When a tree rots, all of its CO2 returns to the atmosphere – you have to be storing the wood (or char from the tree) in some permanent form or you’re not helping the carbon problem.
In addition, trees absorb much more carbon when young and growing than after they’re full-sized and holding steady. If you want to soak up as much carbon as possible you need to cut the young trees, store them, and replant.
‘Rotting’ is the process of being eaten by ants, termites, bacteria, fungus, etc. ‘Eating’ is just another word for ‘burning, very slowly’. There’s no real difference between leaving something to rot and just straight-up burning it, EXCEPT that rotting also produces methane in addition to CO2, and methane is a much more potent greenhouse gas than CO2.

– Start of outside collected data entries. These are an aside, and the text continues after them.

Background: an optimization exercise with open tools, aiming at small area, a short achievable clock period and few clock cycles per item. Do not read the settings as production practice.
Function was not checked in any run shown here: the RTL went through the layout flow alone.
In every run shown here, the design's own scripts or RTL, not TritonCTS, make the clock network.
The clock port is modelled as an ideal driver, which makes a skipped or thinned clock tree look cheaper than it is; a real chip needs a root buffer or a tree.
Power and IR drop assume default switching activity.

<file path="flow/config.mk">
export PLATFORM = sky130hd
export DESIGN_NAME = Log2
export DESIGN_NICKNAME = Log2
export VERILOG_FILES = /design/flow/design.v
export SDC_FILE = /design/flow/constraint.sdc
export NUM_CORES = 4
export LEC_CHECK = 0
export CAP_MARGIN = 20
export CORE_AREA = 2.5 2.5 61.5 61.5
export DIE_AREA = 0 0 64 64
export SLEW_MARGIN = 20
</file>
<file path="flow/constraint.sdc">
create_clock -name core_clock -period 10.0 [get_ports {clk}]
set_input_delay 2.0000 -clock core_clock [delete_from_list [all_inputs] [get_ports {clk}]]
set_output_delay 2.0000 -clock core_clock [all_outputs]
set_load 0.01 [all_outputs]
</file>
<file path="flow/design.v">
module Log2(
  input clk,
  input reset,
  input h,
  output reg flag,
  input [7:0] in,
  output reg [7:0] out
);
  reg busy;
  wire [7:0] lut;
  always @(posedge clk or posedge reset) begin
    if (reset) begin
      busy <= 1'b0;
      flag <= 1'b0;
    end else begin
      busy <= h;
      flag <= busy | (flag & ~h);
    end
  end
  always @(posedge clk) begin
    if (busy)
      out <= lut;
    else if (h | ~flag)
      out <= in;
  end
  log2_lut u_lut (.x(out), .y(lut));
endmodule
module log2_lut(input [7:0] x, output [7:0] y);
  wire [7:0] oh;
  assign oh[7] = x[7];
  assign oh[6] = ~x[7] & x[6];
  assign oh[5] = ~|x[7:6] & x[5];
  assign oh[4] = ~|x[7:5] & x[4];
  assign oh[3] = ~|x[7:4] & x[3];
  assign oh[2] = ~|x[7:3] & x[2];
  assign oh[1] = ~|x[7:2] & x[1];
  assign oh[0] = ~|x[7:1];
  wire [2:0] p = {|oh[7:4], |{oh[7:6],oh[3:2]}, |{oh[7],oh[5],oh[3],oh[1]}};
  wire [13:0] xe = {x[6:0], 7'b0};
  wire [6:0] n = ({7{oh[7]}} & x[6:0]) | ({7{oh[6]}} & {x[5:0],1'b0}) | ({7{oh[5]}} & {x[4:0],2'b0})
               | ({7{oh[4]}} & {x[3:0],3'b0}) | ({7{oh[3]}} & {x[2:0],4'b0}) | ({7{oh[2]}} & {x[1:0],5'b0})
               | ({7{oh[1]}} & {x[0],6'b0});
  wire [4:0] g;
  g7 u_g (.n(n), .g(g));
  assign y = {p, g};
endmodule
module g7(input [6:0] n, output [4:0] g);
  wire new_n13, new_n14, new_n15, new_n16, new_n17, new_n18, new_n19,
    new_n20, new_n21, new_n22, new_n23, new_n24, new_n25, new_n26, new_n27,
    new_n28, new_n29, new_n30, new_n31, new_n32, new_n33, new_n34, new_n35,
    new_n36, new_n37, new_n38, new_n39, new_n40, new_n41, new_n42, new_n43,
    new_n44, new_n45, new_n46, new_n47, new_n48, new_n49, new_n50, new_n51,
    new_n52, new_n53, new_n54, new_n55, new_n56, new_n57, new_n58, new_n59,
    new_n60, new_n62, new_n63, new_n64, new_n65, new_n66, new_n67, new_n69,
    new_n71, new_n73, new_n74, new_n75, new_n76, new_n77, new_n78, new_n79;
  assign new_n13 = n[6] & n[5];
  assign new_n14 = ~n[2] & ~n[1];
  assign new_n15 = ~n[3] & n[0];
  assign new_n16 = new_n13 & ~new_n15;
  assign new_n17 = new_n14 & new_n16;
  assign new_n18 = n[3] & ~n[0];
  assign new_n19 = ~n[2] & n[1];
  assign new_n20 = new_n18 & new_n19;
  assign new_n21 = ~n[4] & ~new_n20;
  assign new_n22 = ~new_n17 & new_n21;
  assign new_n23 = new_n13 & ~new_n22;
  assign new_n24 = n[1] & n[0];
  assign new_n25 = n[6] & ~new_n24;
  assign new_n26 = n[3] & n[0];
  assign new_n27 = ~n[6] & n[1];
  assign new_n28 = ~new_n26 & ~new_n27;
  assign new_n29 = ~new_n25 & new_n28;
  assign new_n30 = ~n[5] & ~new_n29;
  assign new_n31 = n[3] & new_n25;
  assign new_n32 = ~new_n30 & ~new_n31;
  assign new_n33 = ~n[2] & ~new_n32;
  assign new_n34 = ~n[5] & ~new_n26;
  assign new_n35 = n[2] & n[1];
  assign new_n36 = n[6] & n[3];
  assign new_n37 = new_n35 & ~new_n36;
  assign new_n38 = new_n14 & new_n29;
  assign new_n39 = ~new_n37 & ~new_n38;
  assign new_n40 = ~new_n34 & ~new_n39;
  assign new_n41 = ~new_n33 & ~new_n40;
  assign new_n42 = ~n[6] & ~n[5];
  assign new_n43 = n[3] & new_n42;
  assign new_n44 = ~new_n13 & ~new_n43;
  assign new_n45 = ~new_n18 & new_n35;
  assign new_n46 = ~n[0] & new_n27;
  assign new_n47 = ~new_n14 & ~new_n46;
  assign new_n48 = ~new_n45 & new_n47;
  assign new_n49 = new_n44 & new_n48;
  assign new_n50 = ~n[0] & new_n42;
  assign new_n51 = new_n49 & new_n50;
  assign new_n52 = new_n41 & ~new_n51;
  assign new_n53 = n[4] & ~new_n52;
  assign new_n54 = ~n[2] & new_n42;
  assign new_n55 = ~new_n53 & new_n54;
  assign new_n56 = ~new_n23 & ~new_n55;
  assign new_n57 = n[3] & new_n56;
  assign new_n58 = ~new_n41 & ~new_n44;
  assign new_n59 = new_n22 & ~new_n49;
  assign new_n60 = ~new_n58 & new_n59;
  assign g[0] = ~new_n53 & ~new_n60;
  assign new_n62 = n[2] & ~g[0];
  assign new_n63 = ~new_n13 & new_n62;
  assign new_n64 = ~new_n42 & new_n63;
  assign new_n65 = ~new_n57 & ~new_n64;
  assign new_n66 = n[4] & ~new_n65;
  assign new_n67 = n[5] & new_n66;
  assign g[4] = n[6] | new_n67;
  assign new_n69 = ~n[5] & ~new_n66;
  assign g[3] = ~new_n67 & ~new_n69;
  assign new_n71 = ~n[4] & new_n65;
  assign g[2] = ~new_n66 & ~new_n71;
  assign new_n73 = ~n[4] & new_n42;
  assign new_n74 = new_n63 & ~new_n73;
  assign new_n75 = new_n57 & ~new_n74;
  assign new_n76 = new_n56 & ~new_n73;
  assign new_n77 = ~new_n62 & ~new_n76;
  assign new_n78 = ~new_n64 & ~new_n77;
  assign new_n79 = ~n[3] & ~new_n78;
  assign g[1] = ~new_n75 & ~new_n79;
endmodule
</file>
<file path="flow/flow/run.sh">
#!/bin/bash
# Standard ORFS layout with these changes:
#  - synthesis maps the logic with the ABC script in flow/abc_area.script
#    (same synthesis script otherwise, so registers keep their names and types);
#  - port buffers are sky130_fd_sc_hd__buf_1 instead of the default delay buffer;
#  - the clock tree is a single clkbuf_8 between the clock port and the ten
#    registers (all registers get the same clock arrival), instead of an H-tree.
set -euo pipefail
rm -rf myscripts
cp -r "$FLOW_HOME/scripts" myscripts
cp flow/abc_area.script myscripts/abc_area.script
python3 - <<'PY'
p = 'myscripts/cts.tcl'
s = open(p).read()
old = 'log_cmd clock_tree_synthesis {*}$cts_args'
assert old in s
new = '''# place the one clock buffer at the centre of the registers it drives
set clk_net [[ord::get_db_block] findNet clk]
set sx 0
set sy 0
set sn 0
foreach iterm [$clk_net getITerms] {
  lassign [[$iterm getInst] getLocation] ix iy
  set sx [expr {$sx + $ix}]
  set sy [expr {$sy + $iy}]
  incr sn
}
set cx [ord::dbu_to_microns [expr {$sx / $sn}]]
set cy [ord::dbu_to_microns [expr {$sy / $sn}]]
puts "clock buffer at $cx $cy for $sn registers"
log_cmd insert_buffer -buffer_cell sky130_fd_sc_hd__clkbuf_8 -net [get_nets clk] -location [list $cx $cy] -buffer_name clkbuf_root -net_name clk_root
set_propagated_clock [all_clocks]'''
open(p, 'w').write(s.replace(old, new))
PY
bash standard.sh synth ABC_AREA=1 SCRIPTS_DIR="$PWD/myscripts" > synth.log 2>&1
bash standard.sh finish SCRIPTS_DIR="$PWD/myscripts" "BUFFER_PORTS_ARGS=-buffer_cell sky130_fd_sc_hd__buf_1" > layout.log 2>&1
</file>
<file path="flow/flow/abc_area.script">
strash
dch
map -D 1600
topo
upsize -D 1900
dnsize -D 1900
</file>
<file path="flow/standard.sh">
#!/bin/bash
# synth_recipe.tcl (not shown) runs the flow's synth.tcl, then flattens the netlist and writes it again
# the make line also repeats each setting of config.mk as NAME=value (left out here)
make -C /OpenROAD-flow-scripts/flow DESIGN_CONFIG=/design/flow/config.mk WORK_HOME=/design/flow/orfs CLKGATE_MAP_FILE= SYNTH_SCRIPT=/design/flow/synth_recipe.tcl "${@:-finish}"
</file>
==> impl_metrics.json, run 1 <==
{
  "final.setup.tns_ns": 0,
  "final_cell_area_um2": 1060,
  "maxCapViolCount": 0,
  "rsz0062_at_grt": "false",
  "grt_overflow": 0,
  "rr_startpoint": "out[7]",
  "ys.flop_type": "edfxtp_1",
  "yosys.area.top_type": "edfxtp_1",
  "die_h_um": 64,
  "status": "no timing/DRC/antenna violations",
  "power_uw": 174,
  "start_kind": "flop",
  "fin_cells": 196,
  "via_count": 968,
  "grt_pass1_vias": 919,
  "synth_area_um2": 920,
  "synth_most_common_cell": "nand2_1",
  "post_cts_buffers": 0,
  "antenna_cells": 0,
  "p_int_uw": 93.9,
  "io_buffers": 19,
  "worstPathArrival_ns": 3.29,
  "antenna_found_initial": 0,
  "initial_core_util": 0.276,
  "routed_wl_um": 2200,
  "post-route-util": 0.318,
  "p_sw_uw": 79.9,
  "syn_inst": 130,
  "cp_max_fo": 7,
  "r2r_end": "out[4]",
  "avgSynthCellArea_um2": 7.07,
  "ys_warn_count": 1,
  "yosys-top-cells-area": "edfxtp_1 26%, nand2_1 14%, clkinv_1 6.9%",
  "place_ws_ns": 6.64,
  "period_share": 0.341,
  "core.rowCount": 21,
  "synth-async-reset-ratio": 0.200,
  "grt_max_degree": 11,
  "drtPass1Iterations": 4,
  "syn_to_final_growth_pct": 15.5,
  "route.detailed.drc": 0,
  "max_freq_mhz": 293,
  "core_um2": 3340,
  "seq_power_share": 0.363,
  "fillerInstances": 381,
  "cp-startpoint": "out[7]",
  "cts_resized": 0,
  "nNetsFinal": 165,
  "synth.top_cell.area_share": 0.261,
  "slew_violations": 0,
  "peakVddDrop_uv": 67.9,
  "hp-class": "flop to flop",
  "hpwlAfterDp_um": 1810,
  "die_area_um2": 4100,
  "regArea_um2": 290,
  "yosys-top-cells-count": "34 x nand2_1, 17 x clkinv_1, 11 x nor2_1",
  "worstPathRequired_ns": 9.88,
  "worstSetupPathType": "flop to flop",
  "synth_cell_types": 32,
  "synthesis.nets": 143,
  "insertion_delay_ns": 0.13,
  "dpl_cell_area_um2": 1050,
  "fin_crit_ns": 3.41,
  "grtUsageTotal": 0.111,
  "relSlewSlack": 0.569,
  "placed_cells": 195,
  "avgViaCountPerCell": 4.94,
  "reg2reg_depth": 18,
  "setup_violations": 0,
  "boundaryPins": 20,
  "r2r_slack_ns": 6.59,
  "multiInputGateArea_um2": 543,
  "tightest_slew_ns": 0.640,
  "power_frac_comb": 0.528,
  "switching_share": 0.459,
  "power_leakage_nw": 0.382,
  "postRouteAntennaNets": 0,
  "avgRoutedWirePerCell_um": 11.2,
  "hold_buffers": 0,
  "powerDensity_nw_per_um2": 164,
  "final.setup.worst_slack_ns": 6.59,
  "drt_iter0_drc": 20,
  "grt_pass1_wl_um": 3900,
  "die_w_um": 64,
  "end_kind": "flop",
  "clk_pin_slew_ns": 0.07,
  "yosysSeqAreaShare": 0.316,
  "cp-endpoint": "out[4]",
  "drive_gt1_frac": 0.120,
  "place.gp.congestion": 0.791,
  "fin_skew_ns": 0.000475,
  "hold_viol": 0,
  "synth_edf_count": 8,
  "whs_ns": 0.550,
  "synth_seq_cells": 10,
  "clkPwrFrac": 0.109
}
[critical path: stages, from the launching register on]
cell,delay [ns]
edfxtp_1,0.51
inv_2,0.16
nand2_1,0.08
nor3_1,0.42
nand2_1,0.13
o2111ai_2,0.18
nand2_1,0.12
nand2_1,0.11
nor2_1,0.04
o22ai_1,0.15
nand2_1,0.12
a21oi_1,0.18
o21ai_2,0.10
nand4_1,0.10
o21ai_0,0.11
ha_1,0.20
ha_1,0.17
o21ai_0,0.20
nand2_1,0.09
[worst min-delay path by stage]
| stage | from | end | slack [ns] | depth (start not counted) |
|---|---|---|---|---|
| global placement | flag | flag | 0.53 | 2 |
| floorplan | flag | flag | 0.56 | 2 |
| global route | flag | flag | 0.59 | 2 |
| detailed placement | flag | flag | 0.55 | 2 |
| finish | flag | flag | 0.55 | 2 |
| CTS | flag | flag | 0.56 | 2 |
[flip-flops by register name (all words and copies together) (netlist names)]
name,cells
busy,1
out,8
flag,1
[kinds of logic (layout without fill, tap and decap cells)]
family                   Yosys count  count (layout)  share of synthesized area
adder cells (fa/ha/maj)            2               2                     0.0272
AND/OR/NAND/NOR                   60              60                      0.284
AO/OA/AOI/OAI                     35              35                      0.279
flip-flops                        10              10                      0.316
buffers and inverters             23              43                     0.0939
[power groups by stage]
stage / Clock [mW] / Combinational [mW] / Sequential (mW)
after global placement: 0 / 0.0909 / 0.0642
final: 0.0190 / 0.0917 / 0.0631
after detailed placement: 0 / 0.0910 / 0.0639
after CTS: 0.0193 / 0.0916 / 0.0630
after global routing: 0.0215 / 0.105 / 0.0640
after floorplan: 0 / 0.0676 / 0.0647
[per-layer routing]
metal / routed length [um] / share of wire / vias up / GRT usage
li1: - / - / 496 / -
met1: 1060 / 0.48 / 440 / 0.152
met2: 985 / 0.45 / 28 / 0.189
met3: 122 / 0.055 / 4 / 0.00880
met4: 36 / 0.016 / 0 / 0.0245
met5: 0 / 0 / - / 0
[cell usage in the layout, fill, tap and decap left out, types with 2 or more instances in the layout]
master     instances
nor4_1             2
nor3_1             2
o21ai_0            8
nor2_2             4
o21ai_2            2
o21ai_1            4
edfxtp_1           8
clkinv_1          17
o22ai_1            5
nand3_1            2
a21oi_1            3
o2111ai_2          2
buf_1             19
nand4_1            3
ha_1               2
nor2_1            11
inv_2              5
dfrtp_1            2
nand2_1           34
[cell type report, clock buffers not listed]
cell class,instances,share of cell area
multi-input combinational,97,0.511
sequential,10,0.273
inverter,23,0.0813
timing repair buffer,19,0.0671
tap,46,0.0542
==> run 2, diff against run 1 <==
==> flow/design.v (replaced) <==
module Log2(
  input clk,
  input reset,
  input h,
  output reg flag,
  input [7:0] in,
  output reg [7:0] out
);
  reg busy;
  wire [7:0] lut;
  always @(posedge clk or posedge reset) begin
    if (reset) begin
      busy <= 1'b0;
      flag <= 1'b0;
    end else begin
      busy <= h;
      flag <= busy | (flag & ~h);
    end
  end
  always @(posedge clk) begin
    if (busy)
      out <= lut;
    else if (h | ~flag)
      out <= in;
  end
  log2_lut u_lut (.x(out), .y(lut));
endmodule
module log2_lut(input [7:0] x, output [7:0] y);
  wire [7:0] oh;
  assign oh[7] = x[7];
  assign oh[6] = ~x[7] & x[6];
  assign oh[5] = ~|x[7:6] & x[5];
  assign oh[4] = ~|x[7:5] & x[4];
  assign oh[3] = ~|x[7:4] & x[3];
  assign oh[2] = ~|x[7:3] & x[2];
  assign oh[1] = ~|x[7:2] & x[1];
  assign oh[0] = ~|x[7:1];
  wire [2:0] p = {|oh[7:4], |{oh[7:6],oh[3:2]}, |{oh[7],oh[5],oh[3],oh[1]}};
  wire [13:0] xe = {x[6:0], 7'b0};
  wire [6:0] n = ({7{oh[7]}} & x[6:0]) | ({7{oh[6]}} & {x[5:0],1'b0}) | ({7{oh[5]}} & {x[4:0],2'b0})
               | ({7{oh[4]}} & {x[3:0],3'b0}) | ({7{oh[3]}} & {x[2:0],4'b0}) | ({7{oh[2]}} & {x[1:0],5'b0})
               | ({7{oh[1]}} & {x[0],6'b0});
  wire [4:0] g;
  g7 u_g (.n(n), .g(g));
  assign y = {p, g};
endmodule
module g7(input [6:0] n, output [4:0] g);
  wire new_n13, new_n14, new_n15, new_n16, new_n17, new_n18, new_n19,
    new_n20, new_n21, new_n22, new_n23, new_n24, new_n25, new_n26, new_n27,
    new_n28, new_n29, new_n30, new_n31, new_n32, new_n33, new_n34, new_n35,
    new_n36, new_n37, new_n38, new_n39, new_n40, new_n41, new_n42, new_n43,
    new_n44, new_n45, new_n46, new_n47, new_n48, new_n49, new_n50, new_n51,
    new_n52, new_n53, new_n54, new_n55, new_n56, new_n57, new_n58, new_n59,
    new_n60, new_n61, new_n62, new_n63, new_n64, new_n65, new_n66, new_n67,
    new_n69, new_n71, new_n72, new_n73, new_n74, new_n76, new_n77, new_n78,
    new_n79, new_n81, new_n82, new_n83;
  assign new_n13 = n[5] & n[0];
  assign new_n14 = ~n[1] & ~new_n13;
  assign new_n15 = n[6] & n[4];
  assign new_n16 = ~new_n14 & ~new_n15;
  assign new_n17 = n[3] & ~new_n16;
  assign new_n18 = ~n[6] & ~n[1];
  assign new_n19 = n[4] & ~new_n18;
  assign new_n20 = ~n[3] & ~new_n19;
  assign new_n21 = ~new_n17 & ~new_n20;
  assign new_n22 = n[6] & ~n[5];
  assign new_n23 = ~n[0] & ~new_n22;
  assign new_n24 = n[1] & ~new_n23;
  assign new_n25 = n[5] & ~n[4];
  assign new_n26 = n[6] & new_n25;
  assign new_n27 = new_n14 & new_n26;
  assign new_n28 = ~new_n24 & ~new_n27;
  assign new_n29 = ~new_n21 & new_n28;
  assign new_n30 = n[6] & n[0];
  assign new_n31 = ~n[2] & ~new_n30;
  assign new_n32 = n[1] & ~new_n31;
  assign new_n33 = ~new_n18 & ~new_n32;
  assign new_n34 = new_n25 & ~new_n33;
  assign new_n35 = ~n[5] & n[4];
  assign new_n36 = ~n[2] & ~new_n35;
  assign new_n37 = ~new_n34 & new_n36;
  assign new_n38 = ~new_n29 & new_n37;
  assign new_n39 = n[2] & new_n26;
  assign new_n40 = ~n[6] & n[5];
  assign new_n41 = n[3] & ~new_n40;
  assign new_n42 = ~new_n35 & ~new_n41;
  assign new_n43 = ~new_n39 & new_n42;
  assign new_n44 = ~new_n33 & ~new_n43;
  assign new_n45 = ~n[4] & new_n23;
  assign new_n46 = n[4] & n[0];
  assign new_n47 = ~new_n30 & ~new_n46;
  assign new_n48 = ~new_n45 & new_n47;
  assign new_n49 = n[2] & new_n15;
  assign new_n50 = n[3] & ~new_n49;
  assign new_n51 = ~new_n48 & new_n50;
  assign new_n52 = new_n44 & ~new_n51;
  assign new_n53 = ~new_n38 & ~new_n52;
  assign new_n54 = n[2] & ~n[1];
  assign new_n55 = ~new_n26 & new_n54;
  assign new_n56 = new_n53 & ~new_n55;
  assign new_n57 = n[2] & ~new_n26;
  assign new_n58 = new_n56 & new_n57;
  assign new_n59 = ~n[3] & ~new_n58;
  assign new_n60 = ~new_n25 & ~new_n35;
  assign new_n61 = ~n[2] & ~new_n53;
  assign new_n62 = ~new_n60 & ~new_n61;
  assign new_n63 = ~new_n22 & ~new_n40;
  assign new_n64 = ~new_n62 & new_n63;
  assign new_n65 = ~new_n59 & ~new_n64;
  assign new_n66 = n[4] & new_n65;
  assign new_n67 = n[5] & new_n66;
  assign g[4] = n[6] | new_n67;
  assign new_n69 = ~n[5] & ~new_n66;
  assign g[3] = ~new_n67 & ~new_n69;
  assign new_n71 = ~n[4] & n[3];
  assign new_n72 = n[2] & new_n71;
  assign new_n73 = ~n[4] & ~new_n65;
  assign new_n74 = ~new_n66 & ~new_n73;
  assign g[2] = new_n72 | new_n74;
  assign new_n76 = ~new_n59 & ~new_n72;
  assign new_n77 = new_n64 & ~new_n76;
  assign new_n78 = n[3] & new_n58;
  assign new_n79 = new_n65 & ~new_n78;
  assign g[1] = ~new_n77 & ~new_n79;
  assign new_n81 = ~new_n46 & new_n54;
  assign new_n82 = new_n44 & new_n81;
  assign new_n83 = ~new_n65 & new_n82;
  assign g[0] = ~new_n56 & ~new_n83;
endmodule
==> run 2 against run 1 <==
Combinational power rose by 4.8%. Clock power barely moved. Via count rose by 9.7%. Fmax fell by 4.3%. First-iteration DRC count rose by 70%. Core utilization rose by 1.5 points. Critical path type unchanged. Sequential power rose by 2%. Area after synthesis rose by 5.6%. Critical endpoint is now out[3]. Largest cell class unchanged. Synthesized cell count rose by 7.7%. Wire length rose by 9.9%. Die area did not move.
==> impl_metrics.json, run 2 <==
{
  "reg2reg_depth": 19,
  "setup_violations": 0,
  "critPathMaxStageDelay_ns": 0.46,
  "hold_viol": 0,
  "largest_reg_flops": 8,
  "boundaryPins": 20,
  "place.gp.congestion": 0.903,
  "insertion_delay_ns": 0.13,
  "synthesis.nets": 157,
  "cpMaxStageDelayCell": "edfxtp_1",
  "yosys.area.top_type": "edfxtp_1",
  "grt_pass1_vias": 937,
  "hold_depth": 2,
  "status": "no timing/DRC/antenna violations",
  "yosysSeqAreaShare": 0.299,
  "initial_core_util": 0.291,
  "drtPass1Iterations": 4,
  "cp_max_fo": 5,
  "final.setup.worst_slack_ns": 6.43,
  "fin_skew_ns": 0.000202,
  "powerDensity_nw_per_um2": 161,
  "crit_chain": "nor2_1 -> nand2_1 -> nor4_1 -> nand2_1 -> nand4_1 -> clkinv_1 -> ha_1 -> nor2_1 -> nand2_1 -> nand3_1 -> o211ai_1 -> nand3_1 -> a21boi_1 -> o21bai_1 -> a21oi_1 -> ha_1 -> ha_1 -> nand2_1 -> nand2_1",
  "hp-class": "flop to flop",
  "route.detailed.drc": 0,
  "ys_warn_count": 1,
  "avgSynthCellArea_um2": 6.94,
  "hold_buffers": 0,
  "die_area_um2": 4100,
  "fin_crit_ns": 3.57,
  "antenna_found_initial": 0,
  "synth_edf_count": 8,
  "die_w_um": 64,
  "maxCapViolCount": 0,
  "synth_area_um2": 971,
  "rr_startpoint": "out[7]",
  "regMostFlops": "out",
  "avgViaCountPerCell": 5.16,
  "yosys-top-cells-count": "37 x nand2_1, 19 x clkinv_1, 13 x nor2_1",
  "worstPathRequired_ns": 9.89,
  "clk_pin_slew_ns": 0.07,
  "worstSetupPathType": "flop to flop",
  "routed_wl_um": 2420,
  "synth_cell_types": 27,
  "tightest_slew_ns": 0.703,
  "max_freq_mhz": 280,
  "grt_pass1_wl_um": 4020,
  "avgRoutedWirePerCell_um": 11.7,
  "whs_ns": 0.551,
  "period_share": 0.357,
  "place_ws_ns": 6.45,
  "start_kind": "flop",
  "relSlewSlack": 0.532,
  "rsz0062_at_grt": "false",
  "nNetsFinal": 179,
  "top_regs": "out x8, busy x1, flag x1",
  "synth-async-reset-ratio": 0.200,
  "die_h_um": 64,
  "antenna_cells": 0,
  "io_buffers": 19,
  "end_kind": "flop",
  "drt_iter0_drc": 34,
  "grt_overflow": 0,
  "grt_max_degree": 11,
  "cpMostUsedCell": "nand2_1",
  "via_count": 1062,
  "ys.flop_type": "edfxtp_1",
  "synth_most_common_cell": "nand2_1",
  "core_um2": 3340,
  "slew_violations": 0,
  "final.setup.tns_ns": 0,
  "worstPathArrival_ns": 3.46,
  "postRouteAntennaNets": 0,
  "worstHoldStart": "flag",
  "power_leakage_nw": 0.400,
  "final_common_cell": "nand2_1",
  "syn_to_final_growth_pct": 14.7,
  "peakVddDrop_uv": 96.9,
  "cts_resized": 0,
  "final_cell_mix": "37 x nand2_1, 19 x clkinv_1, 19 x buf_1, 13 x nor2_1, 9 x a21oi_1",
  "yosys-top-cells-area": "edfxtp_1 25%, nand2_1 14%, ha_1 7.7%",
  "syn_inst": 140,
  "synth_seq_cells": 10,
  "synth.top_cell.area_share": 0.247,
  "core.rowCount": 21,
  "cp-startpoint": "out[7]",
  "post_cts_buffers": 0,
  "grtUsageTotal": 0.116,
  "drive_gt1_frac": 0.0625,
  "hpwlAfterDp_um": 1950
}
-- run 2: final timing paths --
check / end / slack, ns
max: out[3] / 6.43
min in group asynchronous: flag / 1.67
min reg2reg: flag / 0.55
min: flag / 0.55
max in group asynchronous: busy / 8.23
max reg2reg: out[3] / 6.43
-- run 2: critical path: cells and delay by family, from the launching register on --
| kind | cells | cell delay [ns] |
|---|---|---|
| buffers and inverters | 1 | 0.17 |
| DFF | 1 | 0.46 |
| AOI/OAI and AO/OA | 4 | 0.64 |
| adders and majority gates | 3 | 0.59 |
| and+or+nand+nor | 11 | 1.47 |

It’s unintuitive, but from a global warming perspective biodegradable trash is worse than trash that gets buried in a landfill, inert, forever. In fact, one of the cheapest and most effective greenhouse-reduction programs is to locate sources of rotting garbage and burn the methane rather than let it be released.
Decay via microorganisms. And it returns to CO2 if you’re lucky; a lot of it returns as methane, which is a more potent (but shorter-lived) greenhouse gas.
Growing trees is definitely great for a lot of things, but it seems almost impossible to get enough carbon capture to make a serious dent in what we have already released. Leaving them in place to rot also releases some of the carbon back to the air. In any case, it isn’t really something you do with concentrated CO2 captured from a system like this.
I have this same upset feeling every time I buy carbon offsets. Like, really, it only costs me $100 to prevent my contribution to global warming? Then why don’t we just…
So windmills and solar farms are eyesores but this isn’t? I’d also suspect these would be a bit of an issue for birds as well. Unless of course the real objections to windmills and solar farms is that they undermine invested interests while these do not.
While true, and real problems, over the past 4-6 years more than half of new generating capacity in the US comes from wind and solar - and most of the rest is natural gas, which is at least slightly better than coal. It’s painfully slow, but this is a fight renewables are winning largely on their economic merits at this point.
If we are burning oil and coal to provide the energy to do the capturing, of course yeah. But remember that the law of thermodynamics only applies to closed systems. Energy from solar or nukes is effectively outside the system as far as CO2 is concerned.
Well, if they work it will provide more time to phase in the path to lower CO2 emissions with less economic disruption. I can’t argue with that.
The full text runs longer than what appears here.